### [Problem statement]
Your answer must be every line of the data below that holds the string "flip", copied exactly.

### [Data supplied]

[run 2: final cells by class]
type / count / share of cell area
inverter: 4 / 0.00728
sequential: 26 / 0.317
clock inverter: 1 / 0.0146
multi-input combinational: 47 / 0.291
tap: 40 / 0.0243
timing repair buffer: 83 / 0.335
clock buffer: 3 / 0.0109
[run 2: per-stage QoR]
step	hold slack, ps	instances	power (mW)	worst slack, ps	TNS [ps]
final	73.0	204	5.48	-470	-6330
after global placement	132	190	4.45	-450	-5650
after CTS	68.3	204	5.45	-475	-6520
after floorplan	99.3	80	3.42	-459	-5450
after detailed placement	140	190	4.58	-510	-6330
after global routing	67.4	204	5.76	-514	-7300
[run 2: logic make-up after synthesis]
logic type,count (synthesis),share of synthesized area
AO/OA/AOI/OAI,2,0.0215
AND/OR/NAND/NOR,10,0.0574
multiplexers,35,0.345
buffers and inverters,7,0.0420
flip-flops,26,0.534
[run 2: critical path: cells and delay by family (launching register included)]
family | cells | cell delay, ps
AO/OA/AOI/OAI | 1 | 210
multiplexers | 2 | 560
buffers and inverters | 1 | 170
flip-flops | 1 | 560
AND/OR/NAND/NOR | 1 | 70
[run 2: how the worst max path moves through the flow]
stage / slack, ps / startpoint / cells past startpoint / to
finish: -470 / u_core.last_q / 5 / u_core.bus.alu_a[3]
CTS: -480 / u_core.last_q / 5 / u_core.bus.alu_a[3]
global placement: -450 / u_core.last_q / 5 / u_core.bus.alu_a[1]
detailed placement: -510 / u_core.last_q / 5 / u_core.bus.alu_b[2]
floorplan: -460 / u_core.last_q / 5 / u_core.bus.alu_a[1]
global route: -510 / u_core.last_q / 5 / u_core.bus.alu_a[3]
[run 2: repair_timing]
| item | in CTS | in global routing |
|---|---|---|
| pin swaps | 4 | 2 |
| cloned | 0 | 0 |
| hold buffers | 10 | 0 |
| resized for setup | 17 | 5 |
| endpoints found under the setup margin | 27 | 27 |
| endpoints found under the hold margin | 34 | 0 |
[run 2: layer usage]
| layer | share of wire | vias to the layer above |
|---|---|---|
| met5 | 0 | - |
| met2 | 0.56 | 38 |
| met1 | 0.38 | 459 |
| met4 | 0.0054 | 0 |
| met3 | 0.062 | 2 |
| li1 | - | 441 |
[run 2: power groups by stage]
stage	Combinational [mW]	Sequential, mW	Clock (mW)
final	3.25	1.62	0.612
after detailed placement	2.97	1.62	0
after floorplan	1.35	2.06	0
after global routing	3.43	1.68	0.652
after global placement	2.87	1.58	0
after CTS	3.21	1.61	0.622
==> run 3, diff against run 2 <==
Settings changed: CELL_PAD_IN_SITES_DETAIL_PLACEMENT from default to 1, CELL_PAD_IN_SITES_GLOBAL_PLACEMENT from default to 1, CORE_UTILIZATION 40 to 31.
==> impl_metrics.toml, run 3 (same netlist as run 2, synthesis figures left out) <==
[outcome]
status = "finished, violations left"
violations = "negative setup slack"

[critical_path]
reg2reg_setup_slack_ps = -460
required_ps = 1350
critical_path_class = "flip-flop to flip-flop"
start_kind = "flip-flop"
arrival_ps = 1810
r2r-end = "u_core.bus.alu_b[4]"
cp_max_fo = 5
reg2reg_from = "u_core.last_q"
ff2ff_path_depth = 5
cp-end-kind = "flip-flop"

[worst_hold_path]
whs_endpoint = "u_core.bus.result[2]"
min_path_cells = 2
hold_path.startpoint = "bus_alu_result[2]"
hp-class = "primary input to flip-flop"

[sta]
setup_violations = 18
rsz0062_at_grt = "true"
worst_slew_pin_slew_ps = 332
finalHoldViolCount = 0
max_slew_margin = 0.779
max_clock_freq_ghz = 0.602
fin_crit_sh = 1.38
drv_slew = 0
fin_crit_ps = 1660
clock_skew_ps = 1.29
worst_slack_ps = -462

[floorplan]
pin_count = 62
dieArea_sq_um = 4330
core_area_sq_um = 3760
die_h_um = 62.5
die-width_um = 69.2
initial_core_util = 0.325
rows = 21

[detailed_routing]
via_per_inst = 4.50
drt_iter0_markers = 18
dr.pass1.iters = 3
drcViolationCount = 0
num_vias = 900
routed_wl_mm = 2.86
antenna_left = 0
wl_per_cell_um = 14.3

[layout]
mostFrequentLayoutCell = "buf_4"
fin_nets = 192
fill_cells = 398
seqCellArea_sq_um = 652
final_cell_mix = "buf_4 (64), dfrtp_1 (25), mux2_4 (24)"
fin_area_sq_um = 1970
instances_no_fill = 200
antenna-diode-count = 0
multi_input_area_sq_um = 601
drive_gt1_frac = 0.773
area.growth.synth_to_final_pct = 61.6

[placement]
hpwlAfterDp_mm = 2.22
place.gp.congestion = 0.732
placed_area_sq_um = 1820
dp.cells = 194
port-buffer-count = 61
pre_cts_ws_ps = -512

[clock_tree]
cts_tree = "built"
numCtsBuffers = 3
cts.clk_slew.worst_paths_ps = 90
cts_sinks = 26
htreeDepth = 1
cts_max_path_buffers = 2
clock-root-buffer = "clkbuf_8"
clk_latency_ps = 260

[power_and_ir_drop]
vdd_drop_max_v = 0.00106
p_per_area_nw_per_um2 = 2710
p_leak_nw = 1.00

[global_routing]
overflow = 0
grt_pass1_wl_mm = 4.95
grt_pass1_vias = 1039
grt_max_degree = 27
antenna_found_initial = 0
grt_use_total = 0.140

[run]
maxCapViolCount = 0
==> src/rtl/hazard_scoreboard_pkg.sv <==
// Shared types for the hazard scoreboard: pipeline entry record and forward-select encodings.
// Entry addresses are stored at a fixed maximum width so the record type is independent of NREGS.
package hazard_scoreboard_pkg;

    localparam int SB_AW_MAX = 8;

    localparam int SEL_RF  = 0;
    localparam int SEL_EX  = 1;
    localparam int SEL_MEM = 2;
    localparam int SEL_WB  = 3;

    typedef struct packed {
        logic                 valid;
        logic                 wr_en;
        logic                 is_load;
        logic [SB_AW_MAX-1:0] wr_addr;
    } sb_entry_t;

endpackage

==> src/rtl/hazard_scoreboard_match.sv <==
// Finds the youngest in-flight writer of one source register.
// Purely combinational; no state and no flow control.
module sb_match
    import hazard_scoreboard_pkg::*;
#(
    parameter int DEPTH     = 3,
    parameter int RF_BYPASS = 1,
    parameter int SW        = 2
) (
    input  sb_entry_t [DEPTH-1:0] entries_i,
    input  logic                  src_used_i,
    input  logic [SB_AW_MAX-1:0]  src_addr_i,
    output logic                  hit_o,
    output logic [SW-1:0]         sel_o,
    output logic                  load_hit_o
);

    // With a write-before-read register file the WB stage is already visible, so it never matches.
    localparam int NMATCH = (RF_BYPASS != 0) ? DEPTH - 1 : DEPTH;

    always_comb begin
        hit_o      = 1'b0;
        sel_o      = '0;
        load_hit_o = 1'b0;
        for (int k = NMATCH - 1; k >= 0; k--) begin
            if (src_used_i && entries_i[k].valid && entries_i[k].wr_en &&
                (entries_i[k].wr_addr == src_addr_i)) begin
                hit_o      = 1'b1;
                sel_o      = SW'(k + 1);
                load_hit_o = (k == 0) && entries_i[k].is_load;
            end
        end
    end

endmodule

==> src/rtl/hazard_scoreboard.sv <==
// Parameterised scoreboard producing stall and operand-forward selects for the ID stage.
// Outputs are combinational (zero latency); stall backpressures PC and IF_ID and bubbles ID_EX.
module hazard_scoreboard
    import hazard_scoreboard_pkg::*;
#(
    parameter int NREGS     = 8,
    parameter int DEPTH     = 3,
    parameter int FORWARD   = 1,
    parameter int RF_BYPASS = 1,
    localparam int AW       = $clog2(NREGS),
    localparam int SW       = $clog2(DEPTH + 1)
) (
    input  logic          clk,
    input  logic          rst,
    input  logic          id_valid,
    input  logic          id_rs_used,
    input  logic          id_rt_used,
    input  logic [AW-1:0] id_rs_addr,
    input  logic [AW-1:0] id_rt_addr,
    input  logic          id_wr_en,
    input  logic [AW-1:0] id_wr_addr,
    input  logic          id_is_load,
    input  logic          flush,
    output logic          stall,
    output logic          pc_write_en,
    output logic          if_id_write_en,
    output logic [SW-1:0] fwd_a_sel,
    output logic [SW-1:0] fwd_b_sel,
    output logic [15:0]   stall_count
);

    sb_entry_t [DEPTH-1:0] entries_q, entries_d;
    logic [15:0]           stall_count_q, stall_count_d;

    logic          hit_a, hit_b, load_hit_a, load_hit_b, hazard;
    logic [SW-1:0] sel_a, sel_b;

    sb_match #(.DEPTH(DEPTH), .RF_BYPASS(RF_BYPASS), .SW(SW)) u_match_a (
        .entries_i  (entries_q),
        .src_used_i (id_rs_used),
        .src_addr_i (SB_AW_MAX'(id_rs_addr)),
        .hit_o      (hit_a),
        .sel_o      (sel_a),
        .load_hit_o (load_hit_a)
    );

    sb_match #(.DEPTH(DEPTH), .RF_BYPASS(RF_BYPASS), .SW(SW)) u_match_b (
        .entries_i  (entries_q),
        .src_used_i (id_rt_used),
        .src_addr_i (SB_AW_MAX'(id_rt_addr)),
        .hit_o      (hit_b),
        .sel_o      (sel_b),
        .load_hit_o (load_hit_b)
    );

    always_comb begin
        hazard = (FORWARD != 0) ? (load_hit_a | load_hit_b) : (hit_a | hit_b);
        // A flushed or empty ID slot never holds the front end.
        stall          = hazard & id_valid & ~flush;
        pc_write_en    = ~stall;
        if_id_write_en = ~stall;
        fwd_a_sel      = (FORWARD != 0) ? sel_a : SW'(SEL_RF);
        fwd_b_sel      = (FORWARD != 0) ? sel_b : SW'(SEL_RF);
        stall_count    = stall_count_q;
    end

    always_comb begin
        entries_d = '0;
        if (id_valid && !stall && !flush) begin
            entries_d[0].valid   = 1'b1;
            entries_d[0].wr_en   = id_wr_en;
            entries_d[0].is_load = id_is_load;
            entries_d[0].wr_addr = SB_AW_MAX'(id_wr_addr);
        end
        for (int k = 1; k < DEPTH; k++) begin
            entries_d[k] = entries_q[k-1];
        end
        stall_count_d = stall_count_q;
        if (stall && (stall_count_q != 16'hFFFF)) begin
            stall_count_d = stall_count_q + 16'd1;
        end
    end

    always_ff @(posedge clk or negedge rst) begin
        if (!rst) begin
            entries_q     <= '0;
            stall_count_q <= '0;
        end else begin
            entries_q     <= entries_d;
            stall_count_q <= stall_count_d;
        end
    end

endmodule

==> config.mk <==
export PLATFORM = sky130hd
export DESIGN_NAME = hazard_scoreboard
export DESIGN_NICKNAME = d
export VERILOG_FILES = /design/src/rtl/hazard_scoreboard_pkg.sv /design/src/rtl/hazard_scoreboard_match.sv /design/src/rtl/hazard_scoreboard.sv
export SDC_FILE = /design/constraint.sdc
export NUM_CORES = 1
export LEC_CHECK = 0
export CORE_MARGIN = 2
export CORE_UTILIZATION = 50
export CTS_CLUSTER_DIAMETER = 50
export DETAILED_ROUTE_END_ITERATION = 10
export GPL_TIMING_DRIVEN = 1
export PLACE_DENSITY_LB_ADDON = 0.08
export SYNTH_ARGS = -nofsm -noshare
export SYNTH_HDL_FRONTEND = slang
export SYNTH_SLANG_ARGS = --single-unit
==> constraint.sdc <==
create_clock -name clk -period 3.85 [get_ports clk]
set_clock_uncertainty 0.1 [all_clocks]
set_input_delay 1.155 -clock clk [delete_from_list [all_inputs] [get_ports clk]]
set_output_delay 1.155 -clock clk [all_outputs]
set_load 0.01 [all_outputs]
==> summary.txt <==
Timing
  • Final setup viols: 0
  • Final period util: between 90% and 100%
  • Rel. slew slack: ~60%
  • Final hold violation count: 0
  • Period minus WS final: 3.78 ns
  • RSZ-0062 raised after global routing: no
  • Achievable Freq: around 0.26 GHz
  • Final Max Tran Viols: 0
  • Worst Max-Slew Pin Slew: between 0.5 and 0.6 ns
  • Setup TNS: 0 ns

Routing
  • Routed len/inst: about 15 um
  • Initial DRC count: 32
  • Post-Route WL: a little under 3 mm
  • Drt first pass iters: 4
  • Via density: roughly 5.3
  • DR vias: between 1000 and 1500
  • Remaining routing DRC violations: 0
  • Final antenna-violating net count: 0

Critical path
  • Max FO, Critical Path: 5
  • Critical path's slowest cell: nor4_4
  • Startpoint types: primary input
  • CP required: between 2 and 3 ns
  • Worst setup EP type: output pin
  • Cell Chain, Critical Path: dlygate4sd2_1, xor2_2, nor4_4, buf_4, o2111ai_4, inv_1, clkdlybuf4s15_2
  • Crit Path Class: in2out
  • CP peak stage delay: ~0.28 ns
  • Buf/Inv on CP: 4
  • Cell family with most CP delay: buffers and inverters
  • Arr. time, crit path: approximately 2.5 ns

Layout
  • Layout cells sized above 1: 20.4%
  • Antenna diodes: 0
  • Commonest non-fill, non-tap cell in the layout: dfrtp_1
  • Synth-to-Final Area Change: 44.0%
  • # nets final: 186
  • Leading cell types in the layout, fill and taps excluded: dfrtp_1, clkdlybuf4s50_1, xnor2_1, buf_4, nand2_1
  • Cell area after layout: 0.00192 sq mm

Run
  • MaxCap Viol Count: 0

Min path
  • Hold Crit Class: reg2reg

Synthesis
  • Syn Area/Cell: approximately 12 sq um
  • Post-synthesis cell count: ~110
  • Syn nets: ~130
  • Proportion of synthesized area in mux cells: under 10%
  • Compound-Gate Fraction of Synth Area: under 10%
  • Total of warnings raised by yosys: 0
  • Simple-Gate Fraction of Synth Area: 23.6%
  • Number of synthesized register bits: 27
  • Mapped Area: 0.00133 sq mm
  • Adder-cell area share of the yosys netlist: less than 1%
  • Synth Area in XOR/XNOR: about 16%
  • Sequential share of the synthesized area: roughly 50%
  • Largest family of logic cells by synthesized area: simple AND/OR/NAND/NOR gates
  • Yosys cell types: 26

Power
  • Comb power frac: roughly 9.9%
  • Leakage dissipation: 0.000850 uW
  • Int Pwr: ~350 uW
  • NetSw: approximately 110 uW
  • Clk network pwr share: between 20% and 30%
  • Power Density: 242 mW/mm^2
  • Maximum vdd drop: 0.238 mV
  • Switching part of the total: a little under a quarter
  • Flop pwr share: 63.4%

Clock network
  • Clk sinks: 27
  • H-tree levels: 1
  • Post-CTS Hold Buffers: 0
  • Clk_lat worst skew: approximately 0.33 ns
  • TritonCTS Buffers: 3
  • Clk pin slew, worst setup/hold paths: 0.14 ns
  • Clock Path Buffers: 2
  • CTS tree: done
  • Root Driver: clkbuf_4

Global routing
  • Global-route wire length before repair: about 5.0 mm
  • GRT Util Overall: between 20% and 30%
  • Number of global-route vias before repair: about 1100
  • Largest net degree at the start of global routing: 28
  • Antenna violations before repair: 0
  • Total grt overflow: 0

Floorplanning
  • Die X-Extent: about 56 um
  • Die ar.: just over 0.003 sq mm
  • Starting Density: between 50% and 60%
  • FP Rows: 18
  • Placeable Area: between 0.002 and 0.0025 sq mm
  • Chip Height: between 50 and 60 um
  • I/O pin cnt: 40

Run status
  • Status: finished, final reports clean

Placement
  • Port bufs: 39
  • Gp weighted congestion: approximately 0.83
  • Post-DP Area: 0.00180 sq mm
  • HPWL after DPL: 2.23 mm
-- state kept, by name, indices dropped and copies added, names as in the netlist --
| register | flops |
|---|---|
| entries_d | 11 |
| stall_count | 16 |
-- power by group through the flow --
stage,Combinational [uW],Clock (uW),Sequential (uW)
after floorplan,14.1,0,297
after global placement,43.9,0,298
after detailed placement,45.3,0,298
after CTS,46.2,124,294
after global routing,50.5,139,295
final,45.8,124,294
-- final timing paths --
check                             endpoint           from  slack, ns  cells past startpoint
min in group asynchronous    entries_d[31]            rst       1.08                      2
hold / removal               entries_d[32]  entries_d[21]       0.36                      0
setup reg to reg           stall_count[14]  entries_d[12]       1.46                      8
setup / recovery                     stall  id_rs_addr[1]       0.07                      7
max in group asynchronous  stall_count[12]            rst       2.32                      2
hold reg to reg              entries_d[32]  entries_d[21]       0.36                      0
-- cells in the mapped netlist --
cell type	count	area, sq um
and2_1	5	31.3
and3_1	3	18.8
and3b_1	1	8.76
and4_1	2	17.5
buf_4	2	15.0
dfrtp_1	27	676
ha_1	1	12.5
inv_1	3	11.3
mux2_1	3	33.8
nand2_1	9	33.8
nand2b_1	1	6.26
nand3_1	9	45.0
nand3b_1	1	7.51
nand4_1	7	43.8
nor2_1	3	11.3
nor3b_1	1	7.51
nor4_1	2	12.5
nor4_2	1	12.5
nor4_4	2	42.5
nor4b_2	1	15.0
o2111ai_4	1	26.3
o21ai_1	1	5.00
o21ba_2	1	10.0
o41ai_1	1	8.76
xnor2_1	13	114
xor2_1	12	105
-- stage by stage --
stage / hold WS, ns / power [uW] / instances / utilization [%] / worst slack (ns)
6_report: 0.355 / 463 / 197 / 76.7 / 0.0724
5_1_grt: 0.375 / 484 / 197 / 76.7 / 0.0145
4_1_cts: 0.355 / 464 / 196 / 75.9 / 0.000800
3_5_place_dp: 0.289 / 343 / 188 / 72.2 / -0.441
3_3_place_gp: 0.284 / 342 / 188 / 72.2 / -0.396
2_1_floorplan: 0.273 / 311 / 113 / - / 0.379
-- cell families after synthesis --
logic type | Yosys count
adders and majority gates | 1
and+or+nand+nor | 48
xor gates and xnor gates | 25
muxes | 3
DFF | 27
buffers and inverters | 5
AOI/OAI and AO/OA | 4
-- what timing repair did --
item,4_1_cts,5_1_grt
pin swaps,6,2
resized for setup,34,3
setup endpoints to repair,7,4
setup buffers,4,1
-- metal layers --
metal  global-route usage (%)  up-vias  wire length (um)
met2                     35.9       26              1470
met1                     24.4      508              1270
met5                        0        -                 0
li1                         -      499                 -
met4                     9.41        0                63
met3                     4.65        7               120
-- final cells by class --
| class | instances | area (sq um) |
|---|---|---|
| Fill cell | 177 | 583 |
| Sequential cell | 27 | 676 |
| Timing Repair Buffer | 52 | 475 |
| Multi-Input combinational cell | 81 | 691 |
| Tap cell | 30 | 37.5 |
| Inverter | 3 | 11.3 |
| Clock buffer | 4 | 26.3 |
-- worst reg2reg max path: cells and delay by family, from the launching register on --
family                    cells  cell delay [ns]
AOI/OAI and AO/OA             1             0.16
xor gates and xnor gates      1             0.19
buffers and inverters         3             0.45
DFF                           1             0.47
muxes                         1             0.35
and+or+nand+nor               2             0.56
Power figures use the tool's default switching activity.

### [Result of this task]
flip-flops,26,0.534
flip-flops | 1 | 560
critical_path_class = "flip-flop to flip-flop"
start_kind = "flip-flop"
cp-end-kind = "flip-flop"
hp-class = "primary input to flip-flop"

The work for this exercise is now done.